Fuzzing is an automated software testing technique that aims to find bugs by inputting malformed or semi malformed data, and…seeing what happens, and Google said it has found “tens of thousands of bugs with fuzzers like libFuzzer and AFL”.

But, as the ads to cloud giant says in this week’s announcement, “it is hard to know how well these new tools and techniques generalize on a large set of real world programs.”

Not least this is because full scale experiments can be hideously expensive, with Google saying “a 24-hour, 10-trial, 10 fuzzer, 20 benchmark experiment would require 2,000 CPUs to complete in a day”.

Google’s answer is its newly polished and released FuzzBench, which it describes as “a fully automated, open source, free service for evaluating fuzzers”, courtesy of its OSS-Fuzz team.

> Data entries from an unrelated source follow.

Source: an optimization exercise on an open RTL-to-GDS flow (aim: small area, a short achievable clock period and few clock cycles). Production flows keep margins and buffers that such runs may drop.
No run shown here included a check of the RTL's function; only the layout flow was run.
Power figures rest on the tool's default switching activity, not on a simulated workload.

==> design/flow/design.v <==
package ise_pkg;
   typedef struct packed {
      logic insert;    
      logic close;     
   } cell_ctrl_type;
   localparam logic [1:0] ST_EMPTY = 2'b00;
   localparam logic [1:0] ST_OPEN  = 2'b01;
endpackage
module ise_cell #(
   parameter int VALUE_WIDTH = 16,
   parameter bit INVERTED    = 1'b0    
) (
   input  logic                          clock,
   input  logic                          reset,
   input  ise_pkg::cell_ctrl_type        ctrl,
   input  logic signed [VALUE_WIDTH-1:0] new_value,
   input  logic                          new_par,
   input  logic                          new_c,
   input  logic                          new_lo,
   input  logic [VALUE_WIDTH/2-1:0]      next_high,
   input  logic [VALUE_WIDTH/2-1:0]      after_low,
   input  logic signed [VALUE_WIDTH-1:0] right_value,    
   input  logic [1:0]                    right_state,
   input  logic                          right_c,
   input  logic                          right_lo,
   input  logic                          right_stay,
   output logic signed [VALUE_WIDTH-1:0] value,          
   output logic [1:0]                    state,
   output logic                          c,
   output logic                          lo,
   output logic                          stay,
   output logic [1:0]                    state_next
);
   localparam int HW = VALUE_WIDTH / 2;
   function automatic logic greater(input logic [HW-1:0] a, input logic [HW-1:0] b,
                                    input logic cin, input logic sgn);
      logic [HW:0] g, e;    
      g = {a & ~b, cin};
      e = {a | ~b, 1'b0};
      if (sgn) begin
         g[HW] = ~a[HW-1] & b[HW-1];
         e[HW] = ~a[HW-1] | b[HW-1];
      end
      for (int w = 1; w <= HW; w = w * 2) begin
         for (int k = 0; k + w <= HW; k = k + 2 * w) begin
            g[k] = g[k + w] | (e[k + w] & g[k]);
            e[k] = e[k + w] & e[k];
         end
      end
      greater = g[0];
   endfunction
   logic signed [VALUE_WIDTH-1:0] value_ff, value_in;
   logic [1:0]                    state_ff, state_src, state_in;
   logic                          g_ff, g_in;
   logic                          q_ff, q_in;
   logic signed [VALUE_WIDTH-1:0] word;    
   logic take_self, take_new, take_right;
   assign stay  = state_ff == ise_pkg::ST_OPEN && (!ctrl.insert || g_ff);
   assign word  = value_ff ^ {VALUE_WIDTH{INVERTED}};
   assign c     = greater(word[VALUE_WIDTH-1:HW], next_high, q_ff, 1'b1);
   assign lo    = greater(word[HW-1:0], after_low, 1'b0, 1'b0);
   assign value = value_ff;
   assign state = state_ff;
   assign state_next = state_in;
   assign take_self  = stay;
   assign take_new   = !stay && right_stay;
   assign take_right = !stay && !right_stay;
   always_comb begin
      value_in  = ({VALUE_WIDTH{take_self}}  & value_ff)
                | ({VALUE_WIDTH{take_new}}   & (new_value ^ {VALUE_WIDTH{INVERTED}}))
                | ({VALUE_WIDTH{take_right}} & ~right_value);
      state_src = ({2{take_self}}  & state_ff)
                | ({2{take_new}}   & (ctrl.insert ? ise_pkg::ST_OPEN : ise_pkg::ST_EMPTY))
                | ({2{take_right}} & right_state);
      g_in      = (take_self & c) | (take_new & new_c) | (take_right & right_c);
      q_in      = (take_self & lo) | (take_new & new_lo) | (take_right & right_lo);
      state_in  = (ctrl.close && state_src == ise_pkg::ST_OPEN) ? {1'b1, new_par} : state_src;
   end
   always_ff @(posedge clock) begin
      value_ff <= value_in;
      g_ff     <= g_in;
      q_ff     <= q_in;
      if (reset) begin
         state_ff <= ise_pkg::ST_EMPTY;
      end else begin
         state_ff <= state_in;
      end
   end
endmodule
module insertion_sort_engine #(
   parameter int DEPTH       = 32,
   parameter int VALUE_WIDTH = 16
) (
   input  logic                          clock,
   input  logic                          reset,
   input  logic                          start,
   output logic                          busy,
   input  logic signed [VALUE_WIDTH-1:0] req_value,
   input  logic                          req_last,
   output logic                          rsp_strobe,
   output logic signed [VALUE_WIDTH-1:0] rsp_value_res,
   output logic                          rsp_last_res,
   output logic                          rsp_dropped
);
   logic signed [VALUE_WIDTH-1:0] value_w [DEPTH];
   logic [1:0]                    state_w [DEPTH];
   logic [1:0]                    state_next_w [DEPTH];
   logic [DEPTH-1:0]              c_w;
   logic [DEPTH-1:0]              lo_w;
   logic [DEPTH-1:0]              stay_w;
   logic                          rx_valid_ff;
   logic signed [VALUE_WIDTH-1:0] rx_value_ff;
   logic                          rx_last_ff;
   logic                          nx_valid_ff;
   logic signed [VALUE_WIDTH-1:0] nx_value_ff;
   logic                          nx_last_ff;
   logic                          in_valid_ff;
   logic signed [VALUE_WIDTH-1:0] in_value_ff;
   logic          insert_ff;                 
   logic          close_ff;                  
   logic [5:0]    count_ff;                  
   logic          full;
   logic          full_next;
   logic          par_ff;                    
   logic          ovf_open_ff;               
   logic          ovf_head_ff;               
   logic          new_c_ff;                  
   logic          new_lo_ff;                 
   logic          nx_rx_lo_ff;               
   logic          head_out_ff;               
   logic          head_last_ff;              
   ise_pkg::cell_ctrl_type ctrl;
   assign full      = count_ff == DEPTH;
   assign full_next = !ctrl.close && (full || (count_ff == DEPTH - 1 && ctrl.insert));
   assign ctrl.insert = insert_ff;
   assign ctrl.close  = close_ff;
   localparam int HW = VALUE_WIDTH / 2;
   logic [HW-1:0] req_low;
   logic [HW-1:0] nx_high, rx_high;      
   logic          nx_rx_hi_gt, nx_rx_hi_eq;
   assign req_low     = req_value[HW-1:0];
   assign nx_high     = {~nx_value_ff[VALUE_WIDTH-1], nx_value_ff[VALUE_WIDTH-2:HW]};
   assign rx_high     = {~rx_value_ff[VALUE_WIDTH-1], rx_value_ff[VALUE_WIDTH-2:HW]};
   assign nx_rx_hi_gt = nx_high > rx_high;
   assign nx_rx_hi_eq = nx_value_ff[VALUE_WIDTH-1:HW] == rx_value_ff[VALUE_WIDTH-1:HW];
   for (genvar i = 0; i < DEPTH; i++) begin : g_cell
      logic signed [VALUE_WIDTH-1:0] right_value;
      logic [1:0]                    right_state;
      logic                          right_c;
      logic                          right_lo;
      logic                          right_stay;
      if (i == DEPTH - 1) begin : g_tail
         assign right_value = '0;    
         assign right_state = ise_pkg::ST_EMPTY;
         assign right_c     = 1'b0;
         assign right_lo    = 1'b0;
         assign right_stay  = 1'b1;
      end else begin : g_inner
         assign right_value = value_w[i+1];
         assign right_state = state_w[i+1];
         assign right_c     = c_w[i+1];
         assign right_lo    = lo_w[i+1];
         assign right_stay  = stay_w[i+1];
      end
      ise_cell #(
         .VALUE_WIDTH (VALUE_WIDTH),
         .INVERTED    (i % 2 == 1)
      ) u_cell (
         .clock       (clock),
         .reset       (reset),
         .ctrl        (ctrl),
         .new_value   (in_value_ff),
         .new_par     (par_ff),
         .new_c       (new_c_ff),
         .new_lo      (new_lo_ff),
         .next_high   (nx_value_ff[VALUE_WIDTH-1:VALUE_WIDTH/2]),
         .after_low   (rx_value_ff[VALUE_WIDTH/2-1:0]),
         .right_value (right_value),
         .right_state (right_state),
         .right_c     (right_c),
         .right_lo    (right_lo),
         .right_stay  (right_stay),
         .value       (value_w[i]),
         .state       (state_w[i]),
         .c           (c_w[i]),
         .lo          (lo_w[i]),
         .stay        (stay_w[i]),
         .state_next  (state_next_w[i])
      );
   end
   always_ff @(posedge clock) begin
      rx_value_ff  <= req_value;
      rx_last_ff   <= req_last;
      nx_value_ff  <= rx_value_ff;
      nx_last_ff   <= rx_last_ff;
      in_value_ff  <= nx_value_ff;
      new_c_ff     <= nx_rx_hi_gt || (nx_rx_hi_eq && nx_rx_lo_ff);
      nx_rx_lo_ff  <= rx_value_ff[HW-1:0] > req_low;
      new_lo_ff    <= nx_value_ff[HW-1:0] > req_low;
      head_last_ff <= state_next_w[1] != state_next_w[0];
      if (reset) begin
         rx_valid_ff <= 1'b0;
         nx_valid_ff <= 1'b0;
         in_valid_ff <= 1'b0;
         insert_ff   <= 1'b0;
         close_ff    <= 1'b0;
         count_ff    <= '0;
         head_out_ff <= 1'b0;
         par_ff      <= 1'b0;
         ovf_open_ff <= 1'b0;
         ovf_head_ff <= 1'b0;
      end else begin
         rx_valid_ff <= start;
         nx_valid_ff <= rx_valid_ff;
         in_valid_ff <= nx_valid_ff;
         insert_ff   <= nx_valid_ff && !full_next;
         close_ff    <= nx_valid_ff && nx_last_ff;
         head_out_ff <= state_next_w[0][1];
         if (ctrl.close) begin
            count_ff <= '0;
         end else if (ctrl.insert) begin
            count_ff <= count_ff + 1'b1;
         end
         if (ctrl.close) begin
            par_ff      <= !par_ff;
            ovf_open_ff <= 1'b0;
         end else if (in_valid_ff && full) begin
            ovf_open_ff <= 1'b1;
         end
         if (ctrl.close && (ovf_open_ff || full)) begin
            ovf_head_ff <= 1'b1;
         end else if (head_out_ff && head_last_ff) begin
            ovf_head_ff <= 1'b0;
         end
      end
   end
   assign busy          = 1'b0;
   assign rsp_strobe    = head_out_ff;
   assign rsp_value_res = value_w[0];
   assign rsp_last_res  = head_last_ff;
   assign rsp_dropped   = ovf_head_ff;
endmodule
==> design/flow/run.sh <==
#!/bin/bash
# synth_recipe.tcl (not shown) runs the flow's synth.tcl, then flattens the netlist and writes it again
# the make line also repeats each setting of config.mk as NAME=value (left out here)
make -C /OpenROAD-flow-scripts/flow DESIGN_CONFIG=/design/flow/config.mk WORK_HOME=/design/flow/orfs CLKGATE_MAP_FILE= SYNTH_SCRIPT=/design/flow/synth_recipe.tcl finish
==> design/flow/config.mk <==
export PLATFORM = sky130hd
export DESIGN_NAME = insertion_sort_engine
export DESIGN_NICKNAME = insertion_sort_engine
export VERILOG_FILES = /design/flow/design.v
export SDC_FILE = /design/flow/constraint.sdc
export NUM_CORES = 4
export LEC_CHECK = 0
export CAP_MARGIN = 20
export CORE_MARGIN = 2
export CORE_UTILIZATION = 60
export CTS_BUF_LIST = sky130_fd_sc_hd__clkbuf_16
export CTS_CLUSTER_DIAMETER = 80
export CTS_CLUSTER_SIZE = 24
export SETUP_SLACK_MARGIN = 2.3
export SLEW_MARGIN = 20
==> design/flow/constraint.sdc <==
create_clock -name core_clock -period 4.5 [get_ports {clock}]
set_input_delay 0.9000 -clock core_clock [delete_from_list [all_inputs] [get_ports {clock}]]
set_output_delay 0.9000 -clock core_clock [all_outputs]
set_load 0.01 [all_outputs]
==> run summary, run 1 <==
Placed Area=approximately 36000 um2; startpoint types=flip-flop; final setup fails=0; clock group share of total power=27.2%; CTS HTree Levels=2; outcome=complete, no violations; WS Path Type=reg2reg; core area=roughly 59000 um2; Vias/cell=6.067; Net Count, Synth=~5k; Crit Path Max Fanout=6; register share of total power=between 50% and 60%; Max-Cap Viols=0; clock tree sinks=roughly 700; FF+latch count, synth=between 700 and 800; Tmin final=2.383 ns; final design utilization=approximately two thirds; Syn Area/Cell=around 7.4 um2; Slew headroom=between 40% and 50%; Chip Width=~250 um; vias in the first global route=28.66k; layout cells sized above 1=about an eighth; Setup WS pre-CTS=about 1.6 ns; Final Max Slew Viols=0; DRT Wirelength=105.4 mm; RSZ-0062 raised after global routing=true; clock tree buffer depth=3; Worst Max-Slew Pin Slew=between 0.8 and 0.9 ns; required time of the critical path=4.96 ns; 1st-iter DRT viols=approximately 3.3k; Mapped Cells=about 4.8k; Leakage=16.92 nW; final layout net count=about 4.8k; IO Count=40; DP Wirelength=66.78 mm; cell taking the most area after synthesis=dfxtp_1; Remaining Overflow, GRT=0; CTS Root Cell=clkbuf_16; fin crit share=a little over half; pin count of the biggest net entering global routing=77; antenna violations before repair=0; final hold violation count=0; RePlAce Congestion=between 0.8 and 0.9; Max VDD drop=roughly 0.37 mV; Worst setup EP type=flip-flop; Top FF cell, synth=dfxtp_1; Cell Int Power=around 9.8 mW; Synth top area share=38.86%; Comb pwr share=a little under a fifth; Initial Util=60.52%; Setup Total Neg Slack=0 ns; port buffer count=38; Switching Share=between 20 and 30%; WL/cell=19.16 um; Ys Warns=6; Clk Latency, worst-skew pair=about 0.60 ns; first-pass GRT wire length=around 160 mm; clk_skew=~0.021 ns; Die Y-Extent=247.8 um; most frequent cell after synthesis=nand2_1; synthesized area=approximately 36000 um2; CTS tree=built; register area share after synthesis=between 40% and 50%; TritonRoute pass-1 iters=6; P&R area growth vs syn=11.86%; hold crit path type=reg2reg; Post-synth ARST share=0%; via count=around 33k; Max Freq=0.4196 GHz; Pwr Density=351.3 nW/um2; Remaining DRCs=0; CTS Buf Count=37; hold slack=approximately 0.34 ns; Post-synth EDFFs=16; post-synthesis cell type count=80; Worst Path Arrival=around 2.8 ns; # hold bufs at CTS=0; total global-route track usage=between 30% and 40%; Final Worst Setup Slack=between 2 and 2.5 ns; post-route ant nets=0; Site Rows=89; CTS clk-pin slew, worst paths=~0.10 ns; NetSw=around 4.2 mW; die area=slightly above 60000 um2; Design Area, Final=39880 um2; largest cells by area after synthesis=dfxtp_1, o21ai_0, a21oi_1, nand2_1, nor2_1; Synth top cells by count=nand2_1, dfxtp_1, o21ai_0
-- timing repair --
action,in CTS,in global routing
gates resized for setup,209,244
gates cloned,14,10
pin swaps,53,142
setup endpoints to repair,278,158
setup buffers,71,35
-- registers in the layout, indices dropped and copies added, names as in the netlist, 6 cells and up, named ones only --
name                    count
count_ff                    6
g_cell.u_cell.g_ff         32
g_cell.u_cell.q_ff         32
g_cell.u_cell.state_ff     63
g_cell.u_cell.value_ff    496
in_value_ff                16
nx_value_ff                16
rx_value_ff                16
-- logic make-up (layout without fill, tap and decap cells) --
group,count (synthesis),in the layout,share of synthesized area (%)
AND/OR/NAND/NOR,1515,1518,17.45
buffers and inverters,587,469,6.553
flip-flops,708,708,40.21
adder cells (fa/ha/maj),187,187,5.615
XOR/XNOR,4,4,0.09829
multiplexers,16,16,0.4738
other,1,2,0.01052
AO/OA/AOI/OAI,1824,1825,29.60
-- cell usage in the layout (no fill, tap or decap), types with 14 or more instances in the layout --
cell type / instances
buf_4: 120
inv_1: 159
buf_6: 31
o211ai_1: 110
o21ai_1: 21
nand3b_1: 19
ha_1: 25
o22ai_1: 53
nand2_1: 748
nor3_1: 16
edfxtp_1: 16
a22oi_1: 43
a21oi_2: 20
dfxtp_1: 669
nor2_1: 556
a31oi_1: 53
nand2b_1: 37
nand4_1: 18
nor2b_1: 33
nand3_1: 14
buf_12: 31
and3b_1: 16
o21ai_0: 660
a222oi_1: 24
o21ai_2: 19
a21oi_1: 598
clkbuf_16: 44
maj3_1: 58
maj3_2: 103
clkdlybuf4s50_1: 18
-- through the flow --
stage | std cells | power [mW]
after global routing | 5501 | 14.64
after CTS | 5456 | 13.76
after floorplan | 4842 | 9.190
after global placement | 5317 | 9.809
after detailed placement | 5317 | 9.859
final | 5502 | 14.01
-- layer usage --
layer	vias to the layer above	share of wire [%]	GRT usage, %
li1	16640	-	-
met1	15510	46	46.15
met2	1059	44	51.19
met3	176	6.7	4.747
met4	0	3.2	8.665
met5	-	0	0
-- worst paths after layout --
path	from	endpoint	slack, ns	cells past startpoint
min reg2reg	rx_last_ff	nx_last_ff	0.34	0
max	nx_value_ff[9]	g_cell[23].u_cell.g_ff	2.12	8
min	rx_last_ff	nx_last_ff	0.34	0
max reg2reg	nx_value_ff[9]	g_cell[23].u_cell.g_ff	2.12	8
-- worst max-delay path: stages (launching register included) --
cell and delay, ns:
dfxtp_4 0.43, buf_12 0.13, buf_12 0.12, o22ai_2 0.07, o32a_1 0.38, maj3_2 0.30
a222oi_1 0.41, maj3_2 0.31, a311oi_2 0.08
-- power by group through the flow --
stage	logic (mW)	registers, mW	clock network, mW
2_1_floorplan	1.71	7.47	0
3_3_place_gp	2.15	7.65	0
3_5_place_dp	2.20	7.66	0
4_1_cts	2.39	7.51	3.86
5_1_grt	2.94	7.64	4.05
6_report	2.65	7.55	3.80
-- layout make-up --
cell class                      instances  area [um2]
Tap cell                              773       967.2
Multi-Input combinational cell       3551       19970
Inverter                              168       696.9
Fill cell                            5100       19030
Clock inverter                         17       148.9
Clock buffer                           37       925.9
Timing Repair Buffer                  245        2759
Sequential cell                       708       14400
Timing Repair inverter                  2       15.01
Antenna cell                            1       2.502
Background: an optimization exercise with open tools, aiming at small area and a short achievable clock period. Do not read the settings as production practice.
Function was checked by simulation only, so behaviour that the tests miss may differ from the original.
Power figures rest on the tool's default switching activity, not on a simulated workload.

// tag_wb_buffer
module tag_wb_buffer #(
    parameter int AW    = 32,
    parameter int DW    = 128,
    parameter int DEPTH = 4
) (
    input  logic                     clk,
    input  logic                     rst,
    input  logic                     wb_valid,
    output logic                     wb_ready,
    input  logic [AW-1:0]            wb_addr,
    input  logic [DW-1:0]            wb_data,
    output logic                     mem_valid,
    input  logic                     mem_ready,
    output logic [AW-1:0]            mem_addr,
    output logic [DW-1:0]            mem_data,
    input  logic                     lk_valid,
    input  logic [AW-1:0]            lk_addr,
    output logic                     lk_rsp,
    output logic                     lk_hit,
    output logic [DW-1:0]            lk_data,
    output logic [$clog2(DEPTH):0]   count
);
Size: about 490 I/O pins, ~30000 um^2 of cells after synthesis.
export LEC_CHECK = 0
export CAP_MARGIN = 20
export CORE_MARGIN = 2
export CORE_UTILIZATION = 40
export SLEW_MARGIN = 20
create_clock -name core_clock -period 5.5 [get_ports {clk}]
run.sh (not shown) runs the stock make flow with config.mk's settings and CLKGATE_MAP_FILE= SYNTH_SCRIPT=/design/flow/synth_recipe.tcl, a recipe that flattens the netlist after the stock synthesis.
The baseline ran to the end with no violations.
From an optimization exercise on the open Yosys and OpenROAD flow, aimed at small area, a short achievable clock period and few clock cycles; shortcuts taken in it are not production practice. The RTL was checked by simulation tests, not by an equivalence proof against the original design. Power and IR drop assume default switching activity.

Setup of zinc:
==> flow/design.v (excerpt) <==
module arithmetic_encoder_bitstream
(
   input  wire logic        clock,
   input  wire logic        reset,
   input  wire logic        req_tvalid,
   output logic             req_tready,
   input  wire logic [63:0] req_tdata,    
   input  wire logic [0:0]  req_tuser,    
   output logic             rsp_tvalid,
   input  wire logic        rsp_tready,
   output logic [7:0]       rsp_tdata,    
   output logic             rsp_tlast,
   output logic [1:0]       rsp_tuser,    
   input  wire logic        csr_valid,
   output logic             csr_ready,
   input  wire logic [4:0]  csr_wdata
);
Settings: LEC_CHECK=0, CAP_MARGIN=20, CORE_MARGIN=2, CORE_UTILIZATION=45, SLEW_MARGIN=20, SYNTH_HIERARCHICAL=1; clock period 11.0 ns.
run.sh (not shown) runs the stock make flow with config.mk's settings and CLKGATE_MAP_FILE= SYNTH_SCRIPT=/design/flow/synth_recipe.tcl, a recipe that flattens the netlist after the stock synthesis.
To summarise zinc: no stage aborted, but the layout did not pass its checks, failing on setup timing.
Testbench counts of zinc, summed over its fixed seeds: cycles 5,106.
Source: an optimization exercise on an open RTL-to-GDS flow (aim: small area). Production flows keep margins and buffers that such runs may drop.
In this exercise RTL edits were held to simulation tests only and were not proved equivalent to the original.
Power figures rest on the tool's default switching activity, not on a simulated workload.

==> flow/design.v (excerpt) <==
module thread_mmu #(
   parameter int NUM_TRD = 8,
   parameter int TRD_W   = 3,
   parameter int AW      = 32
) (
   input  logic             clk,
   input  logic             rst_n,
   input  logic [AW-1:0]    i_addr,
   input  logic [TRD_W-1:0] i_trd,
   input  logic             i_rd,
   input  logic [AW-1:0]    d_addr,
   input  logic [TRD_W-1:0] d_trd,
   input  logic             d_rd,
   input  logic             d_wr,
   output logic             i_segfault,
   output logic             d_segfault,
   input  logic             i_fill_req,
   input  logic             d_fill_req,
   input  logic             d_fill_wr,
   output logic             i_fill_done,
   output logic             d_fill_done,
   output logic             fill_err,
   input  logic             cfg_we,
   input  logic             cfg_side,
   input  logic [TRD_W-1:0] cfg_trd,
   input  logic [AW-1:0]    cfg_base,
   input  logic [AW-1:0]    cfg_limit,
   input  logic             ready,
   input  logic             tx_done,
   output logic [1:0]       mem_op,
   output logic [63:0]      cpu_addr
);
   logic [NUM_TRD*AW-1:0] w_ib, w_il, w_db, w_dl;
   logic                  r_v0_i, r_v0_d;
   logic [AW-1:0]         w_wb, w_wl;    
   assign w_wb = cfg_base  ^ 32'hAAAA_AAAB;
   assign w_wl = cfg_limit ^ 32'hAAAA_AAAB;
   for (genvar t = 0; t < NUM_TRD; t++) begin : g_trd
      logic          w_we_i, w_we_d, w_hold_i, w_hold_d;
      logic [AW-1:0] r_ib, r_il, r_db, r_dl;
      logic [AW-1:0] w_ib_d, w_il_d, w_db_d, w_dl_d;
      assign w_we_i   = cfg_we & ~cfg_side & (cfg_trd == TRD_W'(t));
      assign w_we_d   = cfg_we &  cfg_side & (cfg_trd == TRD_W'(t));
      assign w_hold_i = ~w_we_i;
      assign w_hold_d = ~w_we_d;
      for (genvar k = 0; k < AW; k++) begin : g_bit
         tm_ao22 u_ib (.a(r_ib[k]), .b(w_hold_i), .c(w_wb[k]),      .d(w_we_i), .y(w_ib_d[k]));
         tm_ao22 u_il (.a(r_il[k]), .b(w_hold_i), .c(w_wl[k]),     .d(w_we_i), .y(w_il_d[k]));
         tm_ao22 u_db (.a(r_db[k]), .b(w_hold_d), .c(w_wb[k]),      .d(w_we_d), .y(w_db_d[k]));
  ...
For scale: roughly 3400 cells after synthesis.
==> flow/config.mk <==
export PLATFORM = sky130hd
export DESIGN_NAME = thread_mmu
export DESIGN_NICKNAME = thread_mmu
export VERILOG_FILES = /design/flow/design.v
export SDC_FILE = /design/flow/constraint.sdc
export NUM_CORES = 4
export LEC_CHECK = 0
export CAP_MARGIN = 0
export CORE_MARGIN = 2
export CORE_UTILIZATION = 60
export PLACE_DENSITY = 0.7
export SLEW_MARGIN = 0
export SYNTH_HIERARCHICAL = 1
==> flow/constraint.sdc <==
create_clock -name core_clock -period 7.0 [get_ports {clk}]
set_input_delay 1.4000 -clock core_clock [delete_from_list [all_inputs] [get_ports {clk}]]
set_output_delay 1.4000 -clock core_clock [all_outputs]
set_load 0.01 [all_outputs]
standard.sh (not shown) runs the stock make flow with config.mk's settings and CLKGATE_MAP_FILE= SYNTH_SCRIPT=/design/flow/synth_recipe.tcl, a recipe that flattens the netlist after the stock synthesis.
==> flow/flow/run.sh <==
#!/bin/bash
# The standard layout (standard.sh, with the standard synthesis unchanged), with:
#  - port buffers as buf_1 cells (buffer_ports -buffer_cell),
#  - CTS with larger sink clusters and no dummy loads.
# The make output goes to standard_flow.log; each ORFS step keeps its own log under orfs/logs.
set -euo pipefail
bash standard.sh \
  BUFFER_PORTS_ARGS="-buffer_cell sky130_fd_sc_hd__buf_1" \
  CTS_ARGS="-sink_clustering_enable -repair_clock_nets -sink_clustering_size 25 -sink_clustering_max_diameter 80 -buf_list sky130_fd_sc_hd__clkbuf_16 -dont_use_dummy_load" \
  finish > standard_flow.log 2>&1
The starting point completed without violations.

Apparently the service means “researchers can simply integrate a fuzzer and FuzzBench will run an experiment for 24 hours with many trials and real world benchmarks.”

According to the project’s GitHub page, Fuzzbench consists of an “easy” API, along with benchmarks from real-world projects, and a reporting library to produce graphics and statistical tests, “to help you understand the significance of tests.”

“Based on data from this experiment, FuzzBench will produce a report comparing the performance of the fuzzer to others and give insights into the strengths and weaknesses of each fuzzer.”

The upshot is that researchers can focus on sharpening up their fuzzing techniques, rather than on “setting up evaluations and dealing with existing fuzzers”.

The reports include tests to give an idea how likely it is that performance differences between fuzzers are simply due to chance, and researchers can do their own analysis in the raw. “Performance is determined by the amount of covered program edges, though we plan on adding crashes as a performance metric,” the vendor said.

Google open sourced its ClusterFuzz project a year ago, designed to offer fuzzing at scale – Google claimed to have it running on over 25,000 cores for Chrome.